## Dataset entries
# # # #

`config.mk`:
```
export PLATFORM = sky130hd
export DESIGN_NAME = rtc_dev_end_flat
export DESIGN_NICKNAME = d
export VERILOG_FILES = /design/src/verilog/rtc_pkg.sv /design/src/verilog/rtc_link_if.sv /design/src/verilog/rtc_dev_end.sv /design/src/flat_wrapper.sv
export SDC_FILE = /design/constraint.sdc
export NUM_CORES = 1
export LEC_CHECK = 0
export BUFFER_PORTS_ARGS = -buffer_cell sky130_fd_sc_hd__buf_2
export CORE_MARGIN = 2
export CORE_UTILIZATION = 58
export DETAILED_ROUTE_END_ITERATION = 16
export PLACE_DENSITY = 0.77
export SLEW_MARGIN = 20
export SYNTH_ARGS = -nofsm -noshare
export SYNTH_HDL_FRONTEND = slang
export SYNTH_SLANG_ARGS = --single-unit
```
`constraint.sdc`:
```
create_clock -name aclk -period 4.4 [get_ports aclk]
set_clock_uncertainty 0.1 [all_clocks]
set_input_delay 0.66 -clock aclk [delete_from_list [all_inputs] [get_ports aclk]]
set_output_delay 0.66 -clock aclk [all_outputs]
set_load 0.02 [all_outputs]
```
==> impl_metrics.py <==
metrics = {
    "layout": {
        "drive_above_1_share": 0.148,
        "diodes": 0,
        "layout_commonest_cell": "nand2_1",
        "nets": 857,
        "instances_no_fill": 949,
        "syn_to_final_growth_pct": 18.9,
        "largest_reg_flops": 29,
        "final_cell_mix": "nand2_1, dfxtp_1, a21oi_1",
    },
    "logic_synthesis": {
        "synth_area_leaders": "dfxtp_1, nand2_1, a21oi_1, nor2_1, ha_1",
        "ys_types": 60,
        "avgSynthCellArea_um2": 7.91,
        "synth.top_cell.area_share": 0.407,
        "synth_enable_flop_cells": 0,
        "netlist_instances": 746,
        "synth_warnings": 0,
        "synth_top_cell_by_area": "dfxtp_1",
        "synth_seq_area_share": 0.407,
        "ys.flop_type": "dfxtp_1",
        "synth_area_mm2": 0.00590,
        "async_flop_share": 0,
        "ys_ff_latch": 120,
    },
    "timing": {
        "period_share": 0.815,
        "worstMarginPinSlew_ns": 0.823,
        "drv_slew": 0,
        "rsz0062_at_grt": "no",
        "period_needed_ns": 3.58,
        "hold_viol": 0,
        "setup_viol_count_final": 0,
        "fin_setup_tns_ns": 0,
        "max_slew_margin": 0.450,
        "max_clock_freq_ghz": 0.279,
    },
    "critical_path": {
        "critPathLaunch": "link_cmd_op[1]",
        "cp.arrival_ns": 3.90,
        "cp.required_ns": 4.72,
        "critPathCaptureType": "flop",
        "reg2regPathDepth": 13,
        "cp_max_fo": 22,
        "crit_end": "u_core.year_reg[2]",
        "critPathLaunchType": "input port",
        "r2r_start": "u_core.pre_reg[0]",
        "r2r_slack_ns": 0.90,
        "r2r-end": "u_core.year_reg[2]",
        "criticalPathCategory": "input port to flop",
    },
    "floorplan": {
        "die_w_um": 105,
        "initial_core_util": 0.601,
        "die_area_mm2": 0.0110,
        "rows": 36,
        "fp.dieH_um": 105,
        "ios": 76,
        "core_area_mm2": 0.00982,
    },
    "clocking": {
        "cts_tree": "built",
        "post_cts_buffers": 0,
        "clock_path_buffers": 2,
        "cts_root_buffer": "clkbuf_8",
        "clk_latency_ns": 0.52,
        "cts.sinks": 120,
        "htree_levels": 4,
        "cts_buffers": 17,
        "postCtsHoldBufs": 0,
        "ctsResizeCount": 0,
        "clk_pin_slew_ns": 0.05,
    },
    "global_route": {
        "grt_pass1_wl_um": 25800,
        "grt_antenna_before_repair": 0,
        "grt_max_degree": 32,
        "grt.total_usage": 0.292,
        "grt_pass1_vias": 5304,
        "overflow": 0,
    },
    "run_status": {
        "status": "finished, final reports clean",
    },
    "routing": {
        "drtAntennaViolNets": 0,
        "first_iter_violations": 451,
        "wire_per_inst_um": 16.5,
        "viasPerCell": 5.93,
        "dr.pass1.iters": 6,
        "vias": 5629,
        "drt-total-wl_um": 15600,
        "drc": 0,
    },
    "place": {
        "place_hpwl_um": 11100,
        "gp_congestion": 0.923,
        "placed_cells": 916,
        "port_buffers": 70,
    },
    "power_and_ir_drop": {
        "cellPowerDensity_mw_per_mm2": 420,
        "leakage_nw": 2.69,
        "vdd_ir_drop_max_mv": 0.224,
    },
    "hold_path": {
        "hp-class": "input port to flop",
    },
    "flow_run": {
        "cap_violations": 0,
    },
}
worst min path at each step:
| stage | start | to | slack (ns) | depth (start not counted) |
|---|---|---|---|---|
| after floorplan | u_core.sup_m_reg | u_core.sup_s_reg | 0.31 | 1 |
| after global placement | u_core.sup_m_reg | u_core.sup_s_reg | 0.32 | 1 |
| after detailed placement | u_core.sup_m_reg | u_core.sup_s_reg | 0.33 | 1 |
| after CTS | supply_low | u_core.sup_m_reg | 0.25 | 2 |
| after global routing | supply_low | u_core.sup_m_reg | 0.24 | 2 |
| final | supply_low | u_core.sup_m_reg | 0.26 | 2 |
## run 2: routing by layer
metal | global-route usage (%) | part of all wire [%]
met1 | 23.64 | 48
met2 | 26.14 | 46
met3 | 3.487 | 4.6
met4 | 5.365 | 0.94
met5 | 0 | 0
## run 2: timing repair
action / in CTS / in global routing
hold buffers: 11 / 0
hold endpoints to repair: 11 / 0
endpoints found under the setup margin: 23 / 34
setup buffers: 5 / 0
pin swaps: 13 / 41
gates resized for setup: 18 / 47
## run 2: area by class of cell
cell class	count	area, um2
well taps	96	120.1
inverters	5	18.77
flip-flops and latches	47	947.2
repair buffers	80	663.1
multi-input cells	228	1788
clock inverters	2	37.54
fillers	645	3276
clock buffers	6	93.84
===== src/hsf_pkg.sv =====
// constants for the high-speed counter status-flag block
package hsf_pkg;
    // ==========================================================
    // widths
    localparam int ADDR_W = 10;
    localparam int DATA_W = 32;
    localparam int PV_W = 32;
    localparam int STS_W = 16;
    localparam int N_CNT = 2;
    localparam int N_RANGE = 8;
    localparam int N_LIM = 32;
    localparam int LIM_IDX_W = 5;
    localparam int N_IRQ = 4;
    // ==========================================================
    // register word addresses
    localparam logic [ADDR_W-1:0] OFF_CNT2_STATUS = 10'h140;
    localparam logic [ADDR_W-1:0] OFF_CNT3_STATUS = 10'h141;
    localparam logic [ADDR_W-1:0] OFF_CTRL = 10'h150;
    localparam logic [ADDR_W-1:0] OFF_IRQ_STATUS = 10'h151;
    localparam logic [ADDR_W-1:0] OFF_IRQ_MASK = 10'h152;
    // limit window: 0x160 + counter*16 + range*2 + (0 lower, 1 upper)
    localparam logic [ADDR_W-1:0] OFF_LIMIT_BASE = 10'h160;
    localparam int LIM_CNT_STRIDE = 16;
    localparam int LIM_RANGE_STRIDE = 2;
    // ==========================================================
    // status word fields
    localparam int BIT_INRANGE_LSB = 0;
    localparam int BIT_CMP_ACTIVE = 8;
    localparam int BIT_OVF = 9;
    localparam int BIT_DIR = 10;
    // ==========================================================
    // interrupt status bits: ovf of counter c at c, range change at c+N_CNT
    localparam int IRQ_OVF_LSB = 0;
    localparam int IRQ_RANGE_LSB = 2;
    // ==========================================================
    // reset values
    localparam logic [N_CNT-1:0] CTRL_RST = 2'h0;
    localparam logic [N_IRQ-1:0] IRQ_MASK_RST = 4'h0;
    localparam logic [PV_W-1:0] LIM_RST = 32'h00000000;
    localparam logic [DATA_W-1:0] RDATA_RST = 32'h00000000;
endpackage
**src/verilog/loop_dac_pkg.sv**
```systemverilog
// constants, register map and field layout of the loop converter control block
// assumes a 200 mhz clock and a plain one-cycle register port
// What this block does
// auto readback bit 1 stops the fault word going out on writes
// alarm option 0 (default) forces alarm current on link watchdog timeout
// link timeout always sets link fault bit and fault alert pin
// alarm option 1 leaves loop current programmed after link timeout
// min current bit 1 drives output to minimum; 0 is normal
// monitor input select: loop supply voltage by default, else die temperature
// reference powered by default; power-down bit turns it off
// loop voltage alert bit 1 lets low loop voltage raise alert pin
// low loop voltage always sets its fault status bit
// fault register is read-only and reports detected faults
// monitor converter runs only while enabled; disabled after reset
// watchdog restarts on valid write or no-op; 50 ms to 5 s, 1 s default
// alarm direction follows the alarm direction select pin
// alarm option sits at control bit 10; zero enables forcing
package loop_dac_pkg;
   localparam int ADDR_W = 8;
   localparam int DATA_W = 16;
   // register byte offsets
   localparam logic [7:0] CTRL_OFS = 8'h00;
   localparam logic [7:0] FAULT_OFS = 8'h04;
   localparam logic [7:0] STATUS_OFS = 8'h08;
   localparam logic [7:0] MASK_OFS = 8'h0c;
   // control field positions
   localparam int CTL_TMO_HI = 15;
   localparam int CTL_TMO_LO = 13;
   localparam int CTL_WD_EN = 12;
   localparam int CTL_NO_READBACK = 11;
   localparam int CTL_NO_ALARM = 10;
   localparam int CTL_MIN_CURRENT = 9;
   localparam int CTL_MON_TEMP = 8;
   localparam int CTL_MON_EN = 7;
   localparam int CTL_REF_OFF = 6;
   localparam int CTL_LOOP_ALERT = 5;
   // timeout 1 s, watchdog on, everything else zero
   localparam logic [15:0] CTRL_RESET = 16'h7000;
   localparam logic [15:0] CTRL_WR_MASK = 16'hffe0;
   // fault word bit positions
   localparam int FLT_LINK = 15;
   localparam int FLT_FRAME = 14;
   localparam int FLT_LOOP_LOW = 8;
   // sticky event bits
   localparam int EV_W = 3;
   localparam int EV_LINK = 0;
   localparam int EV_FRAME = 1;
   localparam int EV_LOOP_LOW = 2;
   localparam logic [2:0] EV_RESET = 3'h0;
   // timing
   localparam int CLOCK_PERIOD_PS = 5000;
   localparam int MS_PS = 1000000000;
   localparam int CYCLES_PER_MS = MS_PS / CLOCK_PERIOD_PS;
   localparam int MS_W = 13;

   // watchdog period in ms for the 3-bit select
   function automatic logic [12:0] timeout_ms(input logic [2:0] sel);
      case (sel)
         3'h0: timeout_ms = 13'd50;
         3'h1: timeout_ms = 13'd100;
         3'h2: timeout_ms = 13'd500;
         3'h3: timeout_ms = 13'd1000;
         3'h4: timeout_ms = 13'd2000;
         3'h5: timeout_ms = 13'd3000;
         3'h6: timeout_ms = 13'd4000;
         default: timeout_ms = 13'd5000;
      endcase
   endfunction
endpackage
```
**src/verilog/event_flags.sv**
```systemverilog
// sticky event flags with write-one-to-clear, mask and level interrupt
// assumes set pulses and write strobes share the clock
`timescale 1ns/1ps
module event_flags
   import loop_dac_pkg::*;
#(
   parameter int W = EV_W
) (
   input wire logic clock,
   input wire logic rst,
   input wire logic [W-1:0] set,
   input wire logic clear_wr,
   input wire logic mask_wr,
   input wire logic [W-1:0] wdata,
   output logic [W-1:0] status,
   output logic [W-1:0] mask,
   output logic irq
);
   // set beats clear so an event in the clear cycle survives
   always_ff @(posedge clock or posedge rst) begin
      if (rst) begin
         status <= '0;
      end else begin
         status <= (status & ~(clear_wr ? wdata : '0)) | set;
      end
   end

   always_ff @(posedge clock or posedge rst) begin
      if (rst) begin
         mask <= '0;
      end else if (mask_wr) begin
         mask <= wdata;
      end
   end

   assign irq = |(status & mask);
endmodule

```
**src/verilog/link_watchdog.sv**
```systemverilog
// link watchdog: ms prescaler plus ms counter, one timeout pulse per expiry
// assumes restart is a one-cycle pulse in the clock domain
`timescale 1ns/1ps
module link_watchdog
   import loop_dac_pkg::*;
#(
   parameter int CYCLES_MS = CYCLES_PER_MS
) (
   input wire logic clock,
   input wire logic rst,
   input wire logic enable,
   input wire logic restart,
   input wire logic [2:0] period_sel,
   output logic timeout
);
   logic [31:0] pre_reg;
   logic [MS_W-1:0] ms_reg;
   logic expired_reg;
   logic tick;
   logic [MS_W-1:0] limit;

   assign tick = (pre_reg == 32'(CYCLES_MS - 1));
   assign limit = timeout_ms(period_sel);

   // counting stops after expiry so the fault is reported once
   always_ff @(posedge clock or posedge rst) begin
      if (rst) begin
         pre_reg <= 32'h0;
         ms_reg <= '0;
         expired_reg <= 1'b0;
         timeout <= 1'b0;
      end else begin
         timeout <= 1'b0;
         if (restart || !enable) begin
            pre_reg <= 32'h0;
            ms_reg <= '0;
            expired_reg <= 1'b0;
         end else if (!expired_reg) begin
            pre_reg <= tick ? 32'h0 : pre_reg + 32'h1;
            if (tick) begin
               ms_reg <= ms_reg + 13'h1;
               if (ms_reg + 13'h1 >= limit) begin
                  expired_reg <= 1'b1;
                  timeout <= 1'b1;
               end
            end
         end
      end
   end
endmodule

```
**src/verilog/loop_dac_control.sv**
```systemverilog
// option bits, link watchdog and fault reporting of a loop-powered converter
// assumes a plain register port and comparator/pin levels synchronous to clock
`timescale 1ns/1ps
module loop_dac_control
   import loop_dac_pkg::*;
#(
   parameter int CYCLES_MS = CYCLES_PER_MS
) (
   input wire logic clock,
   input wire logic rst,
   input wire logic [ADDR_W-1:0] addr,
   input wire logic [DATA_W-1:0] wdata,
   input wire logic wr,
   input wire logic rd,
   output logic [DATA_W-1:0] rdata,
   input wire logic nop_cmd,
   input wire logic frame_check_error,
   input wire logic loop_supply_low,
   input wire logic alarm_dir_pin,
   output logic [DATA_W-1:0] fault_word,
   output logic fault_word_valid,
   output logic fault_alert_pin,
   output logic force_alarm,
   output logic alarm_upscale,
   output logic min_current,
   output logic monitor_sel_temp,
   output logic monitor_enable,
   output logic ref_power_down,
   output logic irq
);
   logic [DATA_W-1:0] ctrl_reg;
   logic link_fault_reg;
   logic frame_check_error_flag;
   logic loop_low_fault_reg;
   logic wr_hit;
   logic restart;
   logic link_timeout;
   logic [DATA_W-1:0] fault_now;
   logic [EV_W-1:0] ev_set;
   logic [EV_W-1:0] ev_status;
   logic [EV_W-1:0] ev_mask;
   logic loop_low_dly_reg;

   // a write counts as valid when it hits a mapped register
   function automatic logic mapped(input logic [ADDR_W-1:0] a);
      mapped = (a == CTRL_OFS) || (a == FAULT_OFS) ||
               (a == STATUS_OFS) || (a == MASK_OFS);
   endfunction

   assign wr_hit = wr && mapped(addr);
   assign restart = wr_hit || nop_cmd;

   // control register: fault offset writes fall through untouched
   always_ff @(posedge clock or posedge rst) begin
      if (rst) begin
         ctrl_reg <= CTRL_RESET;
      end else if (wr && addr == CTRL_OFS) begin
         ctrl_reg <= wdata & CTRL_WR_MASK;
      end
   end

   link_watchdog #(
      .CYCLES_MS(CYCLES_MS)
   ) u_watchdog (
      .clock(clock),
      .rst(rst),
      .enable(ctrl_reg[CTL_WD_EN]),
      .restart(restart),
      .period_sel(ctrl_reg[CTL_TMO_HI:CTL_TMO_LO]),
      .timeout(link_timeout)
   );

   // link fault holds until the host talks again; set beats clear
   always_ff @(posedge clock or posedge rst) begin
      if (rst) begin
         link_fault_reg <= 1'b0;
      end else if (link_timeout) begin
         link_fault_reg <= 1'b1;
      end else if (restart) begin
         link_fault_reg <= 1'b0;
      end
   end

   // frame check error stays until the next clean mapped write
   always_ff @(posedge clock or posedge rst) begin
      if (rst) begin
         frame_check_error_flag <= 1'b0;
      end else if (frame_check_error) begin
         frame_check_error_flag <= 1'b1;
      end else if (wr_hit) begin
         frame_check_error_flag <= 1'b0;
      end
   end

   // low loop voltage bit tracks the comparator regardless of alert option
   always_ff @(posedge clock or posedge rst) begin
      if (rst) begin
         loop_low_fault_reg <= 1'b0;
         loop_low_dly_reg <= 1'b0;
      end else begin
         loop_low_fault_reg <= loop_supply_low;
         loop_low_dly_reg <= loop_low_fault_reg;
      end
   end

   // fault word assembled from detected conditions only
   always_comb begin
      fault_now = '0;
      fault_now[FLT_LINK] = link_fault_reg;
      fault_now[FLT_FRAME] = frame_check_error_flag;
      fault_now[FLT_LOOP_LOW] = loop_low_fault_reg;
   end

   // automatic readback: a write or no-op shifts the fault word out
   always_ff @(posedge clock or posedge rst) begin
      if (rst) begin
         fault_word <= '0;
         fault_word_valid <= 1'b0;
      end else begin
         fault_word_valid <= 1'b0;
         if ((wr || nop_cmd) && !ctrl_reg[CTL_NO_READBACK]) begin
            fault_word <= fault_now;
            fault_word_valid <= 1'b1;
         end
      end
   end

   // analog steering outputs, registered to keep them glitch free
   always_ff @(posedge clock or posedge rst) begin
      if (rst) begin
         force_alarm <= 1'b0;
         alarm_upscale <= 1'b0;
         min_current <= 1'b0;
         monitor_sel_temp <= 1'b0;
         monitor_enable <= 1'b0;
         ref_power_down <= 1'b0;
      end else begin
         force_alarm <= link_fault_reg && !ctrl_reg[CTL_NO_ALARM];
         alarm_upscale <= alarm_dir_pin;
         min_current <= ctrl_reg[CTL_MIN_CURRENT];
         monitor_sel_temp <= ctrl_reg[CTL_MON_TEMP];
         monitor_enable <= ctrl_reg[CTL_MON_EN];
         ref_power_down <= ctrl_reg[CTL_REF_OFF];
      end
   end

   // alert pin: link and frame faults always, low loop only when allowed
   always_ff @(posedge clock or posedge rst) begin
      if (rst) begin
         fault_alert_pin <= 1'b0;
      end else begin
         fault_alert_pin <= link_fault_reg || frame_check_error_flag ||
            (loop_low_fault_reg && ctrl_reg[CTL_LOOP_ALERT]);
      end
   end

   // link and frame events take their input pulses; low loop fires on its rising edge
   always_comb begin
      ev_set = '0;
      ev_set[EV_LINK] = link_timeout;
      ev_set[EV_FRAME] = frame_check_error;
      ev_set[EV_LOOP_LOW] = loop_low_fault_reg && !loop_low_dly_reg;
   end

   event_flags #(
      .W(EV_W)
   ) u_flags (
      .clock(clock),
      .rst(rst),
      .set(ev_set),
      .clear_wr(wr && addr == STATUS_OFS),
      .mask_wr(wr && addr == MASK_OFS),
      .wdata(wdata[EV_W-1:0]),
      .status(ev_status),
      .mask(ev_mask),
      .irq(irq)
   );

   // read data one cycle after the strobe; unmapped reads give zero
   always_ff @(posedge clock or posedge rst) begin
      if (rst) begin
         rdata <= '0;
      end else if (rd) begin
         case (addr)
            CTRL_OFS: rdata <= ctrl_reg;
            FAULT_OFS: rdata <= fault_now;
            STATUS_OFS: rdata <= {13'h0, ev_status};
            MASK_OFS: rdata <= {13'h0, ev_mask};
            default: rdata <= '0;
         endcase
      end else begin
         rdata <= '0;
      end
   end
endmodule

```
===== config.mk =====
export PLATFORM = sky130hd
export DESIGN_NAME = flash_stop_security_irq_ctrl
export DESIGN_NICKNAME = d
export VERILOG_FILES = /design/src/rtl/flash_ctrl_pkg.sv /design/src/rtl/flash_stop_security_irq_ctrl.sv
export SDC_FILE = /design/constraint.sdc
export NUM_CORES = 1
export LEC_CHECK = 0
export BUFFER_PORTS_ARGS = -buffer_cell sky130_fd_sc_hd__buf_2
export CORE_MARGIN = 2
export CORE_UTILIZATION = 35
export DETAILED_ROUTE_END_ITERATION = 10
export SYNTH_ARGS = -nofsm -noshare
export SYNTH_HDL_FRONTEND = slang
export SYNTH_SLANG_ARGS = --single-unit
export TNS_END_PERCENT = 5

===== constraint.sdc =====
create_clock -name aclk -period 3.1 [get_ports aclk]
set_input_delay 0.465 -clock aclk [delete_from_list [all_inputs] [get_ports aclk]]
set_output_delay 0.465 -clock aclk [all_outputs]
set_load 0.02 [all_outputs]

# # # #

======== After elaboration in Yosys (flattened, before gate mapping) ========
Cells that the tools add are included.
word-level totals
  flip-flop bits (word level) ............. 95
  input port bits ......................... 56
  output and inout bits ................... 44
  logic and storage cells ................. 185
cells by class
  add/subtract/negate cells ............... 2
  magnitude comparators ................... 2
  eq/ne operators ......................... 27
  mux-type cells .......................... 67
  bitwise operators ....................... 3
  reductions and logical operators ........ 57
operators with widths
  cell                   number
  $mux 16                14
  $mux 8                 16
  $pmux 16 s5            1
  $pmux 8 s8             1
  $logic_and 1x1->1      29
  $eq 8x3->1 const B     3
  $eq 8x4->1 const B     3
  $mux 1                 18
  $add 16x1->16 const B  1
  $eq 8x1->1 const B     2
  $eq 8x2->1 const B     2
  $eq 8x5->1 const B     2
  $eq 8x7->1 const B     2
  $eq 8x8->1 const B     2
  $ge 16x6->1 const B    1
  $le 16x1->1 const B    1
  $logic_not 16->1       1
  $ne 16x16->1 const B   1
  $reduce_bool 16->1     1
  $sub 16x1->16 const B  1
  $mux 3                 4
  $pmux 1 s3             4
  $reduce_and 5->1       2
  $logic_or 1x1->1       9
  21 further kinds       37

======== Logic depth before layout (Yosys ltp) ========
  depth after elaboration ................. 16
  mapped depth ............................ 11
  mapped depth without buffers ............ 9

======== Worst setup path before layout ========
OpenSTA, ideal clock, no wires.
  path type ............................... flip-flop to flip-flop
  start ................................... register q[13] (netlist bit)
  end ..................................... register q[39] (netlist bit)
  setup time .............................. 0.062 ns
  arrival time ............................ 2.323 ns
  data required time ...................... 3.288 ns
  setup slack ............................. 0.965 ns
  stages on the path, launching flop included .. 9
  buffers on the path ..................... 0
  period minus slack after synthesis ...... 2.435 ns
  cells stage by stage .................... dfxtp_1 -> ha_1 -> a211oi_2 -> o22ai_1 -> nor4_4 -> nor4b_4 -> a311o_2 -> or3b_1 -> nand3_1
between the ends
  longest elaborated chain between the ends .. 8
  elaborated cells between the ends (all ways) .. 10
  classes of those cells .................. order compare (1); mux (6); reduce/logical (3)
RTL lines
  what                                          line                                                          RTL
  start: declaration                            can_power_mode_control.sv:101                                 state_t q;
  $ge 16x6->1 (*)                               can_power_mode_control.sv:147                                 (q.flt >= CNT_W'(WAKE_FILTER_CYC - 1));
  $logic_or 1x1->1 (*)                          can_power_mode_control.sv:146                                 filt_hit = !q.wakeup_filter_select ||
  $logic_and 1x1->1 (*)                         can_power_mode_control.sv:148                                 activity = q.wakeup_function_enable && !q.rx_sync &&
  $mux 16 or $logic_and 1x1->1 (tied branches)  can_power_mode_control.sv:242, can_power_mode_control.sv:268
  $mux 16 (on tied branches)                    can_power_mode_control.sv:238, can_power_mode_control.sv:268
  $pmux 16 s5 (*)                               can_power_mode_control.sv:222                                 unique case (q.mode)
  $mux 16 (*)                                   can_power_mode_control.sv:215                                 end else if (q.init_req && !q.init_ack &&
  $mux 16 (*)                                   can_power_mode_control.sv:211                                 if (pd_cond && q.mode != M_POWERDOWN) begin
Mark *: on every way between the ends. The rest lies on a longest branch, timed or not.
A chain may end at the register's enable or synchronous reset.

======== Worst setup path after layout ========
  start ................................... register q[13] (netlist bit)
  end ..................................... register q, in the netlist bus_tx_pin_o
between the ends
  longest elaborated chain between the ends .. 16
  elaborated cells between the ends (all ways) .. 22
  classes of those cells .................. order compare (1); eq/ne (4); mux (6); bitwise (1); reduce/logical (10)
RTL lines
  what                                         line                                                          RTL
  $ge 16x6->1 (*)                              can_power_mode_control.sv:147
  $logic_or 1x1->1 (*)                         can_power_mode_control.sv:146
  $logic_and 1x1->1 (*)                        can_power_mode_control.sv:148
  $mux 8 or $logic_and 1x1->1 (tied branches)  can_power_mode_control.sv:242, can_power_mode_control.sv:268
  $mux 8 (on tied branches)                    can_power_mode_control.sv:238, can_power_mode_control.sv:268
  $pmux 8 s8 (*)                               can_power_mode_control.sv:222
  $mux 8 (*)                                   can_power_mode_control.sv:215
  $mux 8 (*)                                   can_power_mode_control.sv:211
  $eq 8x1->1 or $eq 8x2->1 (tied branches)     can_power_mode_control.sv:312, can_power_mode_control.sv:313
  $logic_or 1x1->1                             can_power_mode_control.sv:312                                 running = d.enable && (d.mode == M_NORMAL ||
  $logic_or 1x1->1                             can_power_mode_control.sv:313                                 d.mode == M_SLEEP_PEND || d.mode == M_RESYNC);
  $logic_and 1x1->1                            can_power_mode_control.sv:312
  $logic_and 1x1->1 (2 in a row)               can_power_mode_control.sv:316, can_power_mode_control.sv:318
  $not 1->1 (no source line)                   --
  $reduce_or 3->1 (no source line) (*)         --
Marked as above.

# # # #

## Exercise brief
Pull out all lines in the data above that include "source".

## Written answer
  $not 1->1 (no source line)                   --
  $reduce_or 3->1 (no source line) (*)         --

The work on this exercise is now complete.